DIRECTIONS: Please restate the data word for word.

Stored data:
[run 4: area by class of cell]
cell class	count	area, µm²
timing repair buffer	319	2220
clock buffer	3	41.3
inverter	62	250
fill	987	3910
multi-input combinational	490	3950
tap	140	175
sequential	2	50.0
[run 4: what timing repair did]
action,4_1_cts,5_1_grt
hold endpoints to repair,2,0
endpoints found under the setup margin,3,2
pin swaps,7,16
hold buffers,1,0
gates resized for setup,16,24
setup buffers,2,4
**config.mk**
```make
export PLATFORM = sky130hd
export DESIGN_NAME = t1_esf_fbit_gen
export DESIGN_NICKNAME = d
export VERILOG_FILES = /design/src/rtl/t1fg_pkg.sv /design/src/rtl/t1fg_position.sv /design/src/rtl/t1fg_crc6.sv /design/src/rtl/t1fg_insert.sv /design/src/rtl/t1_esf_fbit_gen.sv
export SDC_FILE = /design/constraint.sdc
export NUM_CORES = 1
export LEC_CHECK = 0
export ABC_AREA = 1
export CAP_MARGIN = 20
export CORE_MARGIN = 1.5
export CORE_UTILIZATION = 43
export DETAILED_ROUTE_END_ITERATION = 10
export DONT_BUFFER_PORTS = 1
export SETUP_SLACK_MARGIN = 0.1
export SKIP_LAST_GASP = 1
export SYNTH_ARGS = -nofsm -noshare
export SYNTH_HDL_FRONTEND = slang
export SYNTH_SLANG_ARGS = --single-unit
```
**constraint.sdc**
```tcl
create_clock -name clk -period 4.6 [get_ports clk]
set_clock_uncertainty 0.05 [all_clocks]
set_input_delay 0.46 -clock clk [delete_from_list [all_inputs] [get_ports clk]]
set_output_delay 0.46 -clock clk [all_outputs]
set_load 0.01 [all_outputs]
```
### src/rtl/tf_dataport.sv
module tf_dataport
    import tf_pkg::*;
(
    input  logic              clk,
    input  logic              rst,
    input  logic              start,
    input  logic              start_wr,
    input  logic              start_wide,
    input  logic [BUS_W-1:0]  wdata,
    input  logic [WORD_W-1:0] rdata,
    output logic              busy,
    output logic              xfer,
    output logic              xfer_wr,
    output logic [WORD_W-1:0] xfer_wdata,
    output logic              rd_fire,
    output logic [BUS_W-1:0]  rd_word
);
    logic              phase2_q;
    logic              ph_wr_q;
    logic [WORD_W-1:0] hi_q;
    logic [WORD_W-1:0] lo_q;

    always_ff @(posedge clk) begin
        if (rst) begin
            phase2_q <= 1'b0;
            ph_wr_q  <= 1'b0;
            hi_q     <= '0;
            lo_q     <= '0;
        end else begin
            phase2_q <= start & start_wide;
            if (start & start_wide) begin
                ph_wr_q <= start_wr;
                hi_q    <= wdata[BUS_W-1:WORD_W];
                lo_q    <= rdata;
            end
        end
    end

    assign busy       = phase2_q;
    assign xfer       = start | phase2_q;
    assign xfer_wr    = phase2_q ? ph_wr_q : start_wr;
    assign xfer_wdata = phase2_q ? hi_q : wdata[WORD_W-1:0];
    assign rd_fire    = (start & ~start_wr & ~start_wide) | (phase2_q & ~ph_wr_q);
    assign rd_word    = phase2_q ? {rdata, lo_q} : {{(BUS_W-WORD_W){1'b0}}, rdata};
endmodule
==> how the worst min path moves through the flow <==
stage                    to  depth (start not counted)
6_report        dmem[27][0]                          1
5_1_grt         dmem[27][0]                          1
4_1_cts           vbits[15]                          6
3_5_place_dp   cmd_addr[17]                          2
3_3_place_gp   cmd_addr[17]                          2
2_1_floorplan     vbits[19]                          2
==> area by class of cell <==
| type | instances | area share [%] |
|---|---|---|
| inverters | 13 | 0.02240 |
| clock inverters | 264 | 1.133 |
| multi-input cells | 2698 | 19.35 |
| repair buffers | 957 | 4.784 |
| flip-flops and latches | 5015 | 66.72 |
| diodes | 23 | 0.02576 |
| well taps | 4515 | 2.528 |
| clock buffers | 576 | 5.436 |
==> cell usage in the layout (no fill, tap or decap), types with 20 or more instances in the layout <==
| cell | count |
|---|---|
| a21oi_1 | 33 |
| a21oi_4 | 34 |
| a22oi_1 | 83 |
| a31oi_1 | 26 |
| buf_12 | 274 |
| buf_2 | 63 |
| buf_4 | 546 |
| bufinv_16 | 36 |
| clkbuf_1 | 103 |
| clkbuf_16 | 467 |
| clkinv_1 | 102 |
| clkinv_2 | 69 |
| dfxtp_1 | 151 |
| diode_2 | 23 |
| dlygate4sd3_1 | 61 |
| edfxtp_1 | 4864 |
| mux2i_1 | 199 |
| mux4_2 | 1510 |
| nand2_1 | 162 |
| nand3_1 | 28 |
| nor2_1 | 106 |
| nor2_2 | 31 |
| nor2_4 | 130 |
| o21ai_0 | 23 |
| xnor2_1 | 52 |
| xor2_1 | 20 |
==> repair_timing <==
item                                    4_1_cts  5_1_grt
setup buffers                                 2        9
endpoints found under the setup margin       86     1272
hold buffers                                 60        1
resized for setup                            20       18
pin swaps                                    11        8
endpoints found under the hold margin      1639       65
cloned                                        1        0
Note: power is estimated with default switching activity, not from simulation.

RESPONSE TO THIS EXERCISE:
[run 4: area by class of cell]
cell class	count	area, µm²
timing repair buffer	319	2220
clock buffer	3	41.3
inverter	62	250
fill	987	3910
multi-input combinational	490	3950
tap	140	175
sequential	2	50.0
[run 4: what timing repair did]
action,4_1_cts,5_1_grt
hold endpoints to repair,2,0
endpoints found under the setup margin,3,2
pin swaps,7,16
hold buffers,1,0
gates resized for setup,16,24
setup buffers,2,4
**config.mk**
```make
export PLATFORM = sky130hd
export DESIGN_NAME = t1_esf_fbit_gen
export DESIGN_NICKNAME = d
export VERILOG_FILES = /design/src/rtl/t1fg_pkg.sv /design/src/rtl/t1fg_position.sv /design/src/rtl/t1fg_crc6.sv /design/src/rtl/t1fg_insert.sv /design/src/rtl/t1_esf_fbit_gen.sv
export SDC_FILE = /design/constraint.sdc
export NUM_CORES = 1
export LEC_CHECK = 0
export ABC_AREA = 1
export CAP_MARGIN = 20
export CORE_MARGIN = 1.5
export CORE_UTILIZATION = 43
export DETAILED_ROUTE_END_ITERATION = 10
export DONT_BUFFER_PORTS = 1
export SETUP_SLACK_MARGIN = 0.1
export SKIP_LAST_GASP = 1
export SYNTH_ARGS = -nofsm -noshare
export SYNTH_HDL_FRONTEND = slang
export SYNTH_SLANG_ARGS = --single-unit
```
**constraint.sdc**
```tcl
create_clock -name clk -period 4.6 [get_ports clk]
set_clock_uncertainty 0.05 [all_clocks]
set_input_delay 0.46 -clock clk [delete_from_list [all_inputs] [get_ports clk]]
set_output_delay 0.46 -clock clk [all_outputs]
set_load 0.01 [all_outputs]
```
### src/rtl/tf_dataport.sv
module tf_dataport
    import tf_pkg::*;
(
    input  logic              clk,
    input  logic              rst,
    input  logic              start,
    input  logic              start_wr,
    input  logic              start_wide,
    input  logic [BUS_W-1:0]  wdata,
    input  logic [WORD_W-1:0] rdata,
    output logic              busy,
    output logic              xfer,
    output logic              xfer_wr,
    output logic [WORD_W-1:0] xfer_wdata,
    output logic              rd_fire,
    output logic [BUS_W-1:0]  rd_word
);
    logic              phase2_q;
    logic              ph_wr_q;
    logic [WORD_W-1:0] hi_q;
    logic [WORD_W-1:0] lo_q;

    always_ff @(posedge clk) begin
        if (rst) begin
            phase2_q <= 1'b0;
            ph_wr_q  <= 1'b0;
            hi_q     <= '0;
            lo_q     <= '0;
        end else begin
            phase2_q <= start & start_wide;
            if (start & start_wide) begin
                ph_wr_q <= start_wr;
                hi_q    <= wdata[BUS_W-1:WORD_W];
                lo_q    <= rdata;
            end
        end
    end

    assign busy       = phase2_q;
    assign xfer       = start | phase2_q;
    assign xfer_wr    = phase2_q ? ph_wr_q : start_wr;
    assign xfer_wdata = phase2_q ? hi_q : wdata[WORD_W-1:0];
    assign rd_fire    = (start & ~start_wr & ~start_wide) | (phase2_q & ~ph_wr_q);
    assign rd_word    = phase2_q ? {rdata, lo_q} : {{(BUS_W-WORD_W){1'b0}}, rdata};
endmodule
==> how the worst min path moves through the flow <==
stage                    to  depth (start not counted)
6_report        dmem[27][0]                          1
5_1_grt         dmem[27][0]                          1
4_1_cts           vbits[15]                          6
3_5_place_dp   cmd_addr[17]                          2
3_3_place_gp   cmd_addr[17]                          2
2_1_floorplan     vbits[19]                          2
==> area by class of cell <==
| type | instances | area share [%] |
|---|---|---|
| inverters | 13 | 0.02240 |
| clock inverters | 264 | 1.133 |
| multi-input cells | 2698 | 19.35 |
| repair buffers | 957 | 4.784 |
| flip-flops and latches | 5015 | 66.72 |
| diodes | 23 | 0.02576 |
| well taps | 4515 | 2.528 |
| clock buffers | 576 | 5.436 |
==> cell usage in the layout (no fill, tap or decap), types with 20 or more instances in the layout <==
| cell | count |
|---|---|
| a21oi_1 | 33 |
| a21oi_4 | 34 |
| a22oi_1 | 83 |
| a31oi_1 | 26 |
| buf_12 | 274 |
| buf_2 | 63 |
| buf_4 | 546 |
| bufinv_16 | 36 |
| clkbuf_1 | 103 |
| clkbuf_16 | 467 |
| clkinv_1 | 102 |
| clkinv_2 | 69 |
| dfxtp_1 | 151 |
| diode_2 | 23 |
| dlygate4sd3_1 | 61 |
| edfxtp_1 | 4864 |
| mux2i_1 | 199 |
| mux4_2 | 1510 |
| nand2_1 | 162 |
| nand3_1 | 28 |
| nor2_1 | 106 |
| nor2_2 | 31 |
| nor2_4 | 130 |
| o21ai_0 | 23 |
| xnor2_1 | 52 |
| xor2_1 | 20 |
==> repair_timing <==
item                                    4_1_cts  5_1_grt
setup buffers                                 2        9
endpoints found under the setup margin       86     1272
hold buffers                                 60        1
resized for setup                            20       18
pin swaps                                    11        8
endpoints found under the hold margin      1639       65
cloned                                        1        0
Note: power is estimated with default switching activity, not from simulation.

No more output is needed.